Ces récepteurs sont présents en très grand nombre chez moustiques. Il existe chez le moustiques tigre, par exemple, 158 OR, plus de 30 GR et 102 IR. Le nombre important de ces récepteurs témoigne de la complexité du système olfactif et gustatif des moustiques.

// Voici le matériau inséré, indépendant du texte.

Source: an optimization exercise on an open RTL-to-GDS flow (aim: small area and a short achievable clock period). Production flows keep margins and buffers that such runs may drop. Function was checked by simulation only, so behaviour that the tests miss may differ from the original.

`flow/flow/run.sh`:
```
#!/bin/bash
# Standard layout (the standard flow's synthesis, clock and constraints) with two changes
# to how the layout is optimised:
#  - timing repair is asked to leave extra setup slack, so the resizer keeps
#    improving paths beyond what the 42 ns clock requires;
#  - the input/output port buffers are buf_2 instead of the default choice.
set -euo pipefail
bash standard.sh SETUP_SLACK_MARGIN=22 "BUFFER_PORTS_ARGS=-buffer_cell sky130_fd_sc_hd__buf_2" finish > orfs_flow.log 2>&1
```
`flow/standard.sh`:
```
#!/bin/bash
# synth_recipe.tcl (not shown) runs the flow's synth.tcl, then flattens the netlist and writes it again
# the make line also repeats each setting of config.mk as NAME=value (left out here)
make -C /OpenROAD-flow-scripts/flow DESIGN_CONFIG=/design/flow/config.mk WORK_HOME=/design/flow/orfs CLKGATE_MAP_FILE= SYNTH_SCRIPT=/design/flow/synth_recipe.tcl "${@:-finish}"
```
`flow/constraint.sdc`:
```
create_clock -name core_clock -period 42.0 [get_ports {clk}]
set_input_delay 8.4000 -clock core_clock [delete_from_list [all_inputs] [get_ports {clk}]]
set_output_delay 8.4000 -clock core_clock [all_outputs]
set_load 0.01 [all_outputs]
```
This is an optimization exercise on Yosys and OpenROAD, whose aim is small area, not a production implementation. The RTL was checked by simulation tests, not by an equivalence proof against the original design.

==> juniper <==
## RegisterFile
module RegisterFile #(
    parameter DATA_WIDTH = 32,
    parameter NUM_REGISTERS = 32
)(
    input logic clk,
    input logic rst,
    input logic [4:0] readRegister1,
    input logic [4:0] readRegister2,
    input logic [4:0] writeRegister,
    input logic [DATA_WIDTH-1:0] writeData,
    input logic writeEnable,
    output logic [DATA_WIDTH-1:0] readData1,
    output logic [DATA_WIDTH-1:0] readData2
);
==> module rf_and3, before the edit <==
module rf_and3 (
    input  logic a,
    input  logic b,
    input  logic c,
    output logic y
);
    assign y = a & b & c;
endmodule
==> module rf_and2, before the edit <==
module rf_and2 (
    input  logic a,
    input  logic b,
    output logic y
);
    assign y = a & b;
endmodule
==> module rf_nand2, before the edit <==
module rf_nand2 (
    input  logic a,
    input  logic b,
    output logic y
);
    assign y = ~(a & b);
endmodule
==> module rf_rbit, before the edit <==
module rf_rbit (
    input  logic [31:0] s,
    input  logic [31:0] d,
    output logic y
);
    logic [10:0] n;
    for (genvar g = 0; g < 10; g++) begin : g_aoi
        rf_aoi222 u (.s(s[3*g+2:3*g]), .d(d[3*g+2:3*g]), .y(n[g]));
    end
    rf_aoi222 u_last (.s({s[31], s[31:30]}), .d({d[31], d[31:30]}), .y(n[10]));
    assign y = ~&n;
endmodule
==> module RegisterFile, before the edit <==
module RegisterFile #(
    parameter DATA_WIDTH = 32,
    parameter NUM_REGISTERS = 32
)(
    input logic clk,
    input logic rst,
    input logic [4:0] readRegister1,
    input logic [4:0] readRegister2,
    input logic [4:0] writeRegister,
    input logic [DATA_WIDTH-1:0] writeData,
    input logic writeEnable,
    output logic [DATA_WIDTH-1:0] readData1,
    output logic [DATA_WIDTH-1:0] readData2
);
    logic [DATA_WIDTH-1:0] registers [0:NUM_REGISTERS-1];
    logic [DATA_WIDTH-1:0] nextRegisters [0:NUM_REGISTERS-1];
    logic [NUM_REGISTERS-1:0] valid;
    logic [NUM_REGISTERS-1:0] wsel;
    logic [NUM_REGISTERS-1:0] sel1 [0:1];
    logic [NUM_REGISTERS-1:0] sel2 [0:1];
    logic [NUM_REGISTERS-1:0] ld   [0:1];
    logic [NUM_REGISTERS-1:0] hold [0:1];
    logic [DATA_WIDTH-1:0] rd1, rd2;
    logic [NUM_REGISTERS-1:0] col [0:DATA_WIDTH-1];
    logic [3:0] r1_lo, r2_lo, w_lo;
    logic [7:0] r1_hi, r2_hi, w_hi;
    always_comb begin
        for (int k = 0; k < 4; k++) begin
            r1_lo[k] = (readRegister1[1:0] == k);
            r2_lo[k] = (readRegister2[1:0] == k);
            w_lo[k]  = (writeRegister[1:0] == k) && writeEnable;
        end
        for (int k = 0; k < 8; k++) begin
            r1_hi[k] = (readRegister1[4:2] == k);
            r2_hi[k] = (readRegister2[4:2] == k);
            w_hi[k]  = (writeRegister[4:2] == k);
        end
        for (int i = 0; i < NUM_REGISTERS; i++)
            wsel[i] = w_lo[i % 4] && w_hi[i / 4];
        for (int b = 0; b < DATA_WIDTH; b++)
            for (int i = 0; i < NUM_REGISTERS; i++)
                col[b][i] = registers[i][b];
    end
    for (genvar h = 0; h < 2; h++) begin : g_half
        for (genvar i = 0; i < NUM_REGISTERS; i++) begin : g_dec
            rf_and3  u_sel1 (.a(r1_lo[i % 4]), .b(r1_hi[i / 4]), .c(valid[i]), .y(sel1[h][i]));
            rf_and3  u_sel2 (.a(r2_lo[i % 4]), .b(r2_hi[i / 4]), .c(valid[i]), .y(sel2[h][i]));
            rf_and2  u_ld   (.a(w_lo[i % 4]),  .b(w_hi[i / 4]), .y(ld[h][i]));
            rf_nand2 u_hold (.a(w_lo[i % 4]),  .b(w_hi[i / 4]), .y(hold[h][i]));
        end
    end
    for (genvar i = 0; i < NUM_REGISTERS; i++) begin : g_row
        for (genvar b = 0; b < DATA_WIDTH; b++) begin : g_bit
            rf_hold u_hold (
                .ld(ld[b / 16][i]), .hold(hold[b / 16][i]), .d(writeData[b]),
                .q(registers[i][b]), .y(nextRegisters[i][b])
            );
        end
    end
    for (genvar b = 0; b < DATA_WIDTH; b++) begin : g_rd
        rf_rbit u_rd1 (.s(sel1[b / 16]), .d(col[b]), .y(rd1[b]));
        rf_rbit u_rd2 (.s(sel2[b / 16]), .d(col[b]), .y(rd2[b]));
    end
    always_ff @(posedge clk) begin
        for (int i = 0; i < NUM_REGISTERS; i++) begin
            registers[i] <= nextRegisters[i];
        end
    end
    always_ff @(posedge clk or posedge rst) begin
        if (rst) begin
            valid <= '0;
            readData1 <= '0;
            readData2 <= '0;
        end else begin
            readData1 <= rd1;
            readData2 <= rd2;
            valid <= valid | wsel;
        end
    end
endmodule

Cibler plusieurs récepteurs pour maximiser le pouvoir répulsif
Les répulsifs anti-moustiques ciblent un ou plusieurs de ces récepteurs, selon des mécanismes moléculaires encore peu connus. Ils peuvent limiter ou masquer la reconnaissance des odeurs de l’hôte, ou encore avoir un effet repoussant pour le moustique.1
Cependant, les molécules actives des répulsifs ne ciblent pas toutes les mêmes récepteurs. Par exemple, le DEET, répulsif synthétique le plus utilisé dans le monde et connu pour sa toxicité potentielle, désactive le récepteur OR2 alors que le PMD, répulsif naturel de référence, désactive le récepteur OR8 chez Aedes aegypti, un cousin de moustique tigre.2 Cette différence de cible moléculaire explique donc la différence de répulsion entre les répulsifs.

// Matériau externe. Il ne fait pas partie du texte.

Background: an optimization exercise with open tools, aiming at small area. Do not read the settings as production practice. RTL that was checked went through simulation tests only; none was proved equivalent to the original. Function not checked in run 2: the RTL went through the layout flow alone. Power and IR drop assume default switching activity.

==> flow/design.v (outline; a module is shown in full before it is edited, if it fits) <==
// module fa: 4 lines
// module hai: 4 lines
// module sel3: 3 lines
// module multiply: 679 lines
module multiply (
    input             clk,
    input      [26:0] input_a,
    input      [26:0] input_b,
    output     [26:0] output_q,
    output            underflow
);
  // ...
==> flow/flow/run.sh <==
#!/bin/bash
# Layout flow: the standard flow (standard.sh), except that
#  - synthesis maps the small leaf modules (sel3, hai) with an area-oriented
#    ABC script (flow/abc_leaf.script) and the rest with flow/abc.script, and
#    extracts half adders only inside the design's ha modules (full adders
#    everywhere); otherwise it is the standard flow's synthesis script unchanged;
#  - extra make variables from flow/extra.txt (port buffer cell, power
#    recovery).
# Tool logs are under orfs/logs; make's output goes to make_finish.log.
set -euo pipefail
W=$(pwd)
{
  head -n 1 synth_recipe.tcl
  cat <<'EOT'
proc abc {args} {
  set i [lsearch -exact $args -script]
  set a1 $args; set a2 $args
  lset a1 [expr {$i + 1}] $::env(MY_ABC_SCRIPT_LEAF)
  lset a2 [expr {$i + 1}] $::env(MY_ABC_SCRIPT)
  yosys abc {*}$a1 sel3 hai
  yosys abc {*}$a2 multiply
}
proc extract_fa {args} {
  yosys extract_fa -fa {*}$args
  yosys extract_fa -ha {*}$args ha
}
EOT
  tail -n +2 synth_recipe.tcl
} > my_synth.tcl
export MY_ABC_SCRIPT=$W/flow/abc.script
export MY_ABC_SCRIPT_LEAF=$W/flow/abc_leaf.script
EXTRA=()
[[ -f flow/extra.txt ]] && mapfile -t EXTRA < flow/extra.txt
bash standard.sh SYNTH_SCRIPT=$W/my_synth.tcl "${EXTRA[@]}" finish > make_finish.log 2>&1
==> flow/flow/abc.script <==
strash
dch
map -D 5000
topo
stime -c
==> flow/flow/abc_leaf.script <==
strash
dch
amap
topo
stime -c
==> flow/flow/extra.txt <==
BUFFER_PORTS_ARGS=-buffer_cell sky130_fd_sc_hd__buf_1
RECOVER_POWER=100
==> flow/standard.sh <==
#!/bin/bash
# synth_recipe.tcl (not shown) runs the flow's synth.tcl, then flattens the netlist and writes it again
# the make line also repeats each setting of config.mk as NAME=value (left out here)
make -C /OpenROAD-flow-scripts/flow DESIGN_CONFIG=/design/flow/config.mk WORK_HOME=/design/flow/orfs CLKGATE_MAP_FILE= SYNTH_SCRIPT=/design/flow/synth_recipe.tcl "${@:-finish}"
==> flow/config.mk <==
export PLATFORM = sky130hd
export DESIGN_NAME = multiply
export DESIGN_NICKNAME = multiply
export VERILOG_FILES = /design/flow/design.v
export SDC_FILE = /design/flow/constraint.sdc
export NUM_CORES = 4
export LEC_CHECK = 0
export CAP_MARGIN = 20
export CORE_MARGIN = 2
export CORE_UTILIZATION = 40
export GPL_TIMING_DRIVEN = 0
export PLACE_DENSITY = 0.6
export SLEW_MARGIN = 20
export SYNTH_HIERARCHICAL = 1
export SYNTH_MINIMUM_KEEP_SIZE = 0
==> flow/constraint.sdc <==
create_clock -name core_clock -period 8.5 [get_ports {clk}]
set_input_delay 1.7000 -clock core_clock [delete_from_list [all_inputs] [get_ports {clk}]]
set_output_delay 1.7000 -clock core_clock [all_outputs]
set_load 0.01 [all_outputs]
This is an optimization exercise on Yosys and OpenROAD, whose aim is small area, not a production implementation.
Only simulation tests tie the RTL to the original design; equivalence was not proved.

==> 06-16: inputs <==
## math_sqrtf32
module math_sqrtf32
(
	input logic 		clk,
	input logic 		rst_n,
	input logic 		sqrt_op_en,
	input logic [31:0] 	sqrt_rb,
	output logic 		sqrt_ra_en,
	output logic [31:0] sqrt_ra,
	output logic 		sqrt_lvf_flag
);
export LEC_CHECK = 0
export ABC_AREA = 1
export CAP_MARGIN = 20
export CORE_MARGIN = 2
export CORE_UTILIZATION = 40
export CTS_BUF_LIST = sky130_fd_sc_hd__clkbuf_8
export PLACE_DENSITY = 0.85
export SLEW_MARGIN = 20
export SYNTH_MEMORY_MAX_BITS = 65536
create_clock -name core_clock -period 16.0 [get_ports {clk}]
standard.sh (not shown) runs the stock make flow with config.mk's settings and CLKGATE_MAP_FILE= SYNTH_SCRIPT=/design/flow/synth_recipe.tcl, a recipe that flattens the netlist after the stock synthesis.
==> flow/flow/run.sh <==
#!/bin/bash
# Own flow: the standard synthesis; then flow/gen4.py writes the same logic as a
# gate netlist (full adders and and-or carry chains mapped by hand) that keeps the
# standard synthesis's registers, names and cell types; then the standard layout.
# If the register sets do not match, the standard netlist is laid out instead.
set -uo pipefail
R=orfs/results/${FLOW_PLATFORM:-sky130hd}/math_sqrtf32/base
bash standard.sh synth > run_synth.log 2>&1 || exit 1
cp $R/1_2_yosys.v std_netlist.v
if python3 flow/gen4.py net flow/params.txt std_netlist.v gate_netlist.v > run_gen.log 2>&1; then
  cp gate_netlist.v $R/1_2_yosys.v
  rm -f $R/1_synth.odb $R/1_synth.sdc
  bash standard.sh synth > run_synth2.log 2>&1 || exit 1
fi
BUFFER_PORTS_ARGS="-buffer_cell sky130_fd_sc_hd__buf_1" bash standard.sh > run_layout.log 2>&1
Other scripts of this flow, unchanged in this note and not shown: flow/flow/gen4.py, flow/flow/params.txt
==> 11-24 (differences from 06-16) <==
Settings changed: CORE_UTILIZATION 40 to 60, PLACE_DENSITY 0.85 to unset.
==> results_dict.tcl <==
set metrics [dict create \
    pre_cts_slack_ns -0.0622 \
    sequential_cell_area_sq_um 3820 \
    register_fraction_of_the_total_cell_area_pct 22.9 \
    clockNetworkAreaShare_pct 2.40 \
    multi_input_area_sq_um 11200 \
    tightest_slew_ns 0.933 \
    run_status "finished clean" \
]
[end of results for 06-16]
Source: an optimization exercise on an open RTL-to-GDS flow (aim: small area and a short achievable clock period). Production flows keep margins and buffers that such runs may drop. Function was checked by simulation only, so behaviour that the tests miss may differ from the original. The clock port is modelled as an ideal driver; clocking choices that lean on that would not hold on a real chip. Power figures rest on the tool's default switching activity, not on a simulated workload.

==> flow/design.v <==
module add32(input [31:0] a, input [31:0] b, input ci, output [31:0] s, output co,
		output [31:0] g, output [31:0] t, output [31:0] p);
	wire [32:0] c;
	genvar i;
	generate
		for (i = 0; i < 32; i = i + 1) begin : g_bit
			gt ugt(.a(a[i]), .b(b[i]), .g(g[i]), .t(t[i]));
			x2 up(.a(a[i]), .b(b[i]), .y(p[i]));
			x2 us(.a(p[i]), .b(c[i]), .y(s[i]));
		end
	endgenerate
	carry32 uc(.g(g), .t(t), .ci(ci), .c(c));
	assign co = c[32];
endmodule
module gt(input a, b, output g, t);
	assign g = a & b;
	assign t = a | b;
endmodule
module carry32(input [31:0] g, input [31:0] t, input ci, output [32:0] c);
	reg [32:0] G [0:5];
	reg [32:0] T [0:5];
	integer l, i;
	always @(*) begin
		G[0] = {g, ci};
		T[0] = {t, 1'b0};
		for (l = 0; l < 5; l = l + 1) begin
			for (i = 0; i < 33; i = i + 1) begin
				if (((i >> l) & 1) == 1) begin
					G[l+1][i] = G[l][i] | (T[l][i] & G[l][((i >> l) << l) - 1]);
					T[l+1][i] = T[l][i] & T[l][((i >> l) << l) - 1];
				end else begin
					G[l+1][i] = G[l][i];
					T[l+1][i] = T[l][i];
				end
			end
		end
	end
	genvar k;
	generate
		for (k = 0; k < 32; k = k + 1) begin : g_c
			assign c[k] = G[5][k];
		end
	endgenerate
	assign c[32] = G[5][32] | (T[5][32] & G[5][31]);
endmodule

Ainsi, le laboratoire de recherche de Chimie Bio-inspirée et Innovations Ecologiques (ChimEco)3, à l'origine de l'actif Crusoé, a eu l’idée de combiner différentes molécules actives pour augmenter le nombre de récepteurs ciblés et ainsi augmenter le pouvoir répulsif. Avec pour objectifs de n’utiliser que des actifs d’origine naturelle, différents mélanges de molécules actives ont été testés comme modèle (Figure 2A).

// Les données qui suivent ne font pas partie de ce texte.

Context: an optimization exercise on an open-source flow, tuned for small area and a short achievable clock period. The choices shown serve that exercise and are no tape-out recipe. In this exercise RTL edits were held to simulation tests only and were not proved equivalent to the original.

Setup of wip/tundra:
Design top, start of the top module:
module top (input logic clk, rst,
            input logic enable, din,
            input logic signed [10:0] x,
            output logic signed [11:0] q,
            output logic spike);
clock: 12.0 ns
lec_check: 0
cap_margin: 20
core_margin: 2
core_utilization: 40
setup_slack_margin: 5
slew_margin: 60
synth_hierarchical: 1
synth_minimum_keep_size: 0
standard.sh (not shown) runs the stock make flow with config.mk's settings and CLKGATE_MAP_FILE= SYNTH_SCRIPT=/design/flow/synth_recipe.tcl, a recipe that flattens the netlist after the stock synthesis.
==> flow/flow/run.sh <==
#!/bin/bash
# Standard ORFS layout (the standard.sh), with timing repair aimed at a
# setup slack of 8.0 ns at the design's 12 ns clock, so that the resizer keeps
# improving paths that already meet 12 ns.  Logs: standard.log and orfs/logs.
set -euo pipefail
bash standard.sh SETUP_SLACK_MARGIN=8.0 BUFFER_PORTS_ARGS="-buffer_cell sky130_fd_sc_hd__buf_2" finish > standard.log 2>&1
diff inputs: wip/tundra => wip/yarrow
==> flow/flow/run.sh <==
#!/bin/bash
# Standard ORFS layout (the standard.sh), with timing repair aimed at a
# setup slack of 8.6 ns at the design's 12 ns clock, so that the resizer keeps
# improving paths that already meet 12 ns.  Logs: standard.log and orfs/logs.
set -euo pipefail
bash standard.sh SETUP_SLACK_MARGIN=8.6 finish > standard.log 2>&1
Findings:
Per the comparison of wip/yarrow with wip/tundra, multi-input combinational cell count level; final standard cell count with taps included and fillers excluded climbed about 5%; simple-gate portion of the synthesized area held steady.
wip/yarrow ended with every stage complete and zero timing, DRC or antenna violations.
Background: an optimization exercise with open tools, aiming at small area. Do not read the settings as production practice. RTL that was checked went through simulation tests only; none was proved equivalent to the original. For run 6, only the layout was checked, not whether the RTL still works. The clock cells of runs 1 to 3 and 5 to 7 come from the design's own scripts or RTL, not from TritonCTS. The clock input has no modelled driver; a real chip could not lean on it and would need a root buffer or a full tree. No activity file was given, so power comes from the tool's default toggle rates.

### flow/flow/run.sh
#!/bin/bash
# Own layout flow: the standard layout (standard.sh), with two changes:
#  - synthesis is the standard synthesis script, except that ABC maps the
#    logic with an area-oriented script (flow/abc_area.script);
#  - the port buffers that global placement inserts are buf_1 cells;
#  - the clock tree is a few clock buffers fed by the clock port
#    (flow/cts_groups.tcl).
set -euo pipefail
W=$(pwd)
FL=$W/flow

# standard synthesis script, with the ABC mapping script swapped
{
  cat <<'TCL'
proc abc {args} {
  set i [lsearch -exact $args -script]
  if { $i >= 0 } { lset args [expr {$i + 1}] $::env(MY_ABC_SCRIPT) }
  yosys abc {*}$args
}
TCL
  cat "$W/synth_recipe.tcl"
} > "$W/own_synth.tcl"

export MY_ABC_SCRIPT="$FL/abc_area.script"
export BUFFER_PORTS_ARGS="-buffer_cell sky130_fd_sc_hd__buf_1"
# clock tree: a few clock buffers, each fed by the clock port
export PRE_CTS_TCL="$FL/cts_groups.tcl"
export CLKBUF_CELL=${CLKBUF_CELL:-sky130_fd_sc_hd__clkbuf_8}
export CLKBUF_GROUPS=${CLKBUF_GROUPS:-4}
export CLOCK_PORT_NET=clk

bash "$W/standard.sh" SYNTH_SCRIPT="$W/own_synth.tcl" finish > "$W/flow_make.log" 2>&1
### flow/constraint.sdc
create_clock -name core_clock -period 5.0 [get_ports {clk}]
set_input_delay 1.0000 -clock core_clock [delete_from_list [all_inputs] [get_ports {clk}]]
set_output_delay 1.0000 -clock core_clock [all_outputs]
set_load 0.01 [all_outputs]
### flow/standard.sh
#!/bin/bash
# synth_recipe.tcl (not shown) runs the flow's synth.tcl, then flattens the netlist and writes it again
# the make line also repeats each setting of config.mk as NAME=value (left out here)
make -C /OpenROAD-flow-scripts/flow DESIGN_CONFIG=/design/flow/config.mk WORK_HOME=/design/flow/orfs CLKGATE_MAP_FILE= SYNTH_SCRIPT=/design/flow/synth_recipe.tcl "${@:-finish}"
### flow/design.v
module flash_dri
(
    input   wire        clk,
    input   wire        rst_n,
    output  reg         fls_sck,
    output  reg         fls_ncs,
    output  reg         fls_sdo,
    input   wire        fls_sdi,
    input   wire        start,
    input   wire [2:0]  mod_sel,
    input   wire [23:0] fls_addr,
    input   wire [7:0]  fls_write,
    output  reg  [7:0]  fls_read,
    output  reg         frd_en,
    output  reg  [23:0] frd_addr,
    output  reg  [7:0]  frd_data,
    output  reg  [15:0] id,
    output  reg         busy
);
localparam C_WFREE  = 3'd0;
localparam C_WEN    = 3'd1;
localparam C_ERASE  = 3'd2;
localparam C_WR     = 3'd3;
localparam C_RD     = 3'd4;
localparam C_FRD    = 3'd5;
localparam C_ID     = 3'd6;
localparam C_SECTOR = 3'd7;
reg  [8:0] f;
reg  [7:0] rx;
wire [2:0] fbyte = f[8:6];
wire [2:0] fbit  = f[5:3];
wire is_wfree = (mod_sel == C_WFREE);
wire is_frd   = (mod_sel == C_FRD);
wire is_rd    = (mod_sel == C_RD);
wire is_id    = (mod_sel == C_ID);
localparam [63:0] OPS   = {8'h20, 8'h90, 8'h0b, 8'h03, 8'h02, 8'hc7, 8'h06, 8'h05};
localparam [23:0] LASTS = {3'd5, 3'd7, 3'd7, 3'd6, 3'd6, 3'd2, 3'd2, 3'd3};
wire [7:0] op   = OPS[{mod_sel, 3'b000} +: 8];
wire [2:0] last = LASTS[mod_sel * 3 +: 3];
wire has_addr = (mod_sel == C_WR) | (mod_sel == C_RD) | (mod_sel == C_SECTOR);
wire has_data = (mod_sel == C_WR);
wire [7:0] pay_byte;
genvar bi;
generate
    for (bi = 0; bi < 8; bi = bi + 1) begin : g_pay
        wire [3:0] col = {fls_write[bi], fls_addr[bi], fls_addr[8+bi], fls_addr[16+bi]};
        assign pay_byte[bi] = col[{fbyte[2], fbyte[0]}];
    end
endgenerate
wire pay_bit = pay_byte[~fbit];
wire pay_ok  = (fbyte[2] ? ~fbyte[1] : fbyte[1]) &
               (fbyte[2] & fbyte[0] ? has_data : has_addr);
wire tx_bit  = (fbyte[2:1] == 2'b00) ? op[fbyte[0] ? ~fbit : 3'd7] : (pay_ok & pay_bit);
wire idle    = (f == 9'd0);
wire f_pre   = (fbyte == 3'd0) & (f[5:0] == 6'd62);       
wire at_cap  = (f[5:0] == 6'd61);                        
wire at_end  = (f[5:0] == 6'd0) & (fbyte == last) &
               (is_wfree ? ~rx[0] : is_frd ? (&frd_addr) : 1'b1);
wire hold_hi = (is_wfree & (fbyte == 3'd3)) | (is_frd & (fbyte == 3'd7));
wire frd_load = is_frd & at_cap & (fbyte == 3'd0);
wire frd_cap  = is_frd & at_cap & fbyte[2] & fbyte[1];
wire rd_cap   = is_rd  & at_cap & (fbyte == 3'd5);
wire id_cap   = is_id  & at_cap & ((fbyte == 3'd5) | (fbyte == 3'd6));
always @(posedge clk) begin
    if (!rst_n)
        f <= 9'd0;
    else if (start)
        f <= 9'd61;
    else if (idle | at_end)
        f <= 9'd0;
    else begin
        f[5:0] <= f[5:0] + 6'd1;
        if ((&f[5:0]) & ~hold_hi)
            f[8:6] <= f[8:6] + 3'd1;
    end
end
always @(posedge clk) begin
    if (f[2:0] == 3'd2)
        rx <= {rx[6:0], fls_sdi};
end
always @(posedge clk) begin
    if (!rst_n) begin
        busy     <= 1'b0;
        fls_ncs  <= 1'b1;
        fls_sck  <= 1'b0;
        fls_sdo  <= 1'b0;
        frd_en   <= 1'b0;
    end else begin
        busy    <= f_pre | (busy & ~at_end);
        fls_ncs <= ~busy;
        fls_sck <= busy & (f[2] ^ (f[1] & f[0]));
        fls_sdo <= busy & tx_bit;
        frd_en  <= frd_cap;
    end
end
wire       rd_en  = rd_cap  | ~rst_n;
wire       id_en  = id_cap  | ~rst_n;
wire       frd_en_w = frd_cap | ~rst_n;
wire [7:0] rx_r   = rx & {8{rst_n}};
wire [7:0] idl_r  = id[7:0] & {8{rst_n}};
always @(posedge clk) begin
    if (rd_en)
        fls_read <= rx_r;
    if (frd_en_w)
        frd_data <= rx_r;
    if (id_en)
        id <= {idl_r, rx_r};
end
wire [2:0] blk_c;
assign blk_c[0] = frd_cap;
assign blk_c[1] = blk_c[0] & (&frd_addr[7:0]);
assign blk_c[2] = blk_c[1] & (&frd_addr[15:8]);
wire [24:0] addr_c;
genvar gi;
generate
    for (gi = 0; gi < 24; gi = gi + 1) begin : g_addr
        if (gi % 8 == 0) begin : g_blk
            assign addr_c[gi+1] = blk_c[gi/8] & frd_addr[gi];
            always @(posedge clk)
                frd_addr[gi] <= rst_n & (frd_load | (frd_addr[gi] ^ blk_c[gi/8]));
        end else begin : g_rip
            assign addr_c[gi+1] = addr_c[gi] & frd_addr[gi];
            always @(posedge clk)
                frd_addr[gi] <= rst_n & (frd_load | (frd_addr[gi] ^ addr_c[gi]));
        end
    end
endgenerate
endmodule
### flow/flow/abc_area.script
strash
dch
amap
topo
### flow/flow/cts_groups.tcl
# PRE_CTS hook: the clock tree is CLKBUF_GROUPS clock buffers, each driven
# directly by the clock port and each driving one group of registers.  The
# groups are balanced: the registers are split recursively across their
# wider spread, in proportion to the number of groups on each side.  Each
# buffer sits at its group's centroid.
proc cts_groups { pts k } {
  if { $k <= 1 } { return [list $pts] }
  set xs [lsort -real [lmap p $pts { lindex $p 1 }]]
  set ys [lsort -real [lmap p $pts { lindex $p 2 }]]
  set axis [expr { ([lindex $xs end] - [lindex $xs 0]) >= ([lindex $ys end] - [lindex $ys 0]) ? 1 : 2 }]
  set pts [lsort -real -index $axis $pts]
  set k1 [expr { $k / 2 }]
  set n1 [expr { round([llength $pts] * double($k1) / $k) }]
  return [concat [cts_groups [lrange $pts 0 [expr { $n1 - 1 }]] $k1] \
    [cts_groups [lrange $pts $n1 end] [expr { $k - $k1 }]]]
}
proc clock_tree_synthesis {args} {
  set block [ord::get_db_block]
  set dbu [$block getDbUnitsPerMicron]
  set pts {}
  foreach inst [$block getInsts] {
    if { [string match "*df*" [[$inst getMaster] getName]] } {
      set box [$inst getBBox]
      lappend pts [list [$inst getName] [expr { ([$box xMin] + [$box xMax]) / 2.0 / $dbu }] \
        [expr { ([$box yMin] + [$box yMax]) / 2.0 / $dbu }]]
    }
  }
  set c 0
  foreach g [cts_groups $pts $::env(CLKBUF_GROUPS)] {
    set sx 0.0
    set sy 0.0
    set pins {}
    foreach p $g {
      set sx [expr { $sx + [lindex $p 1] }]
      set sy [expr { $sy + [lindex $p 2] }]
      lappend pins [get_pins "[lindex $p 0]/CLK"]
    }
    set x [expr { $sx / [llength $g] }]
    set y [expr { $sy / [llength $g] }]
    puts "clock buffer $c at ($x, $y) for [llength $g] registers"
    insert_buffer -buffer_cell $::env(CLKBUF_CELL) -net [get_nets $::env(CLOCK_PORT_NET)] \
      -load_pins $pins -location [list $x $y] -buffer_name clkbuf_${c}_clk -net_name clknet_${c}_clk
    incr c
  }
  set_propagated_clock [all_clocks]
}
### flow/config.mk
export PLATFORM = sky130hd
export DESIGN_NAME = flash_dri
export DESIGN_NICKNAME = flash_dri
export VERILOG_FILES = /design/flow/design.v
export SDC_FILE = /design/flow/constraint.sdc
export NUM_CORES = 4
export LEC_CHECK = 0
export CAP_MARGIN = 20
export CORE_MARGIN = 2
export CORE_UTILIZATION = 70
export PLACE_DENSITY = 0.85
export SLEW_MARGIN = 20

L’ajout de 5% de citronellol puis 20% de géraniol au PMD a permis de tripler l’efficacité répulsive : 31% de répulsion en moyenne pour le PMD seul contre 92% en moyenne pour le mélange des trois molécules.4
Ces résultats très encourageants ont conduit le laboratoire ChimEco à développer le principe actif de Crusoé, comportant ces trois molécules clés à partir de ressources 100% végétales. Crusoé montre une meilleure répulsion que le DEET et le PMD, utilisés à 50% de leur efficacité maximale (ED50).
Crusoé a permis une répulsion quasi totale des moustiques tigres pendant 1 h, avec une efficacité moyenne et très reproductible de 83%, ce qui est près de deux fois supérieure au DEET et au PMD (Figure 2 B).
De plus, il est important de noter que l’utilisation répétée de répulsifs à base d’une seule molécule, comme le DEET, a engendré des moustiques qui sont devenus résistants ou insensibles. En effet, près de la moitié des moustiques femelles de l’espèce Aedes aegypti, déjà exposée une première fois au DEET, y devient moins sensible.5
La gamme répulsive de Crusoé, étant composé d’un mélange de principes actifs, offre une protection naturelle et efficace avec un risque minimal quant à l’émergence de résistance.
Références :
[1] J. T. Sparks, G. Botsko, D. R. Swale, L. M. Boland, S. S. Patel and J. C. Dickens, Front. Physiol., 2018, 9, 1309.
[2] J. D. Bohbot, L. Fu, T. C. Le, K. R. Chauhan, C. L. Cantrell and J. C. Dickens, Medical and Veterinary Entomology, 2011, 25, 436–444.
[3] ChimEco - UMR5021 - CNRS/UM - Chimie/Ecologie/Ecocatalyse - Grabels, https://www.chimeco-lab.com.
[4] World Intellectual Property Organization, WO2021005204A1, 2021.
[5] N. M. Stanczyk, J. F. Y. Brookfield, L. M. Field and J. G. Logan, PLOS ONE, 2013, 8, e54438.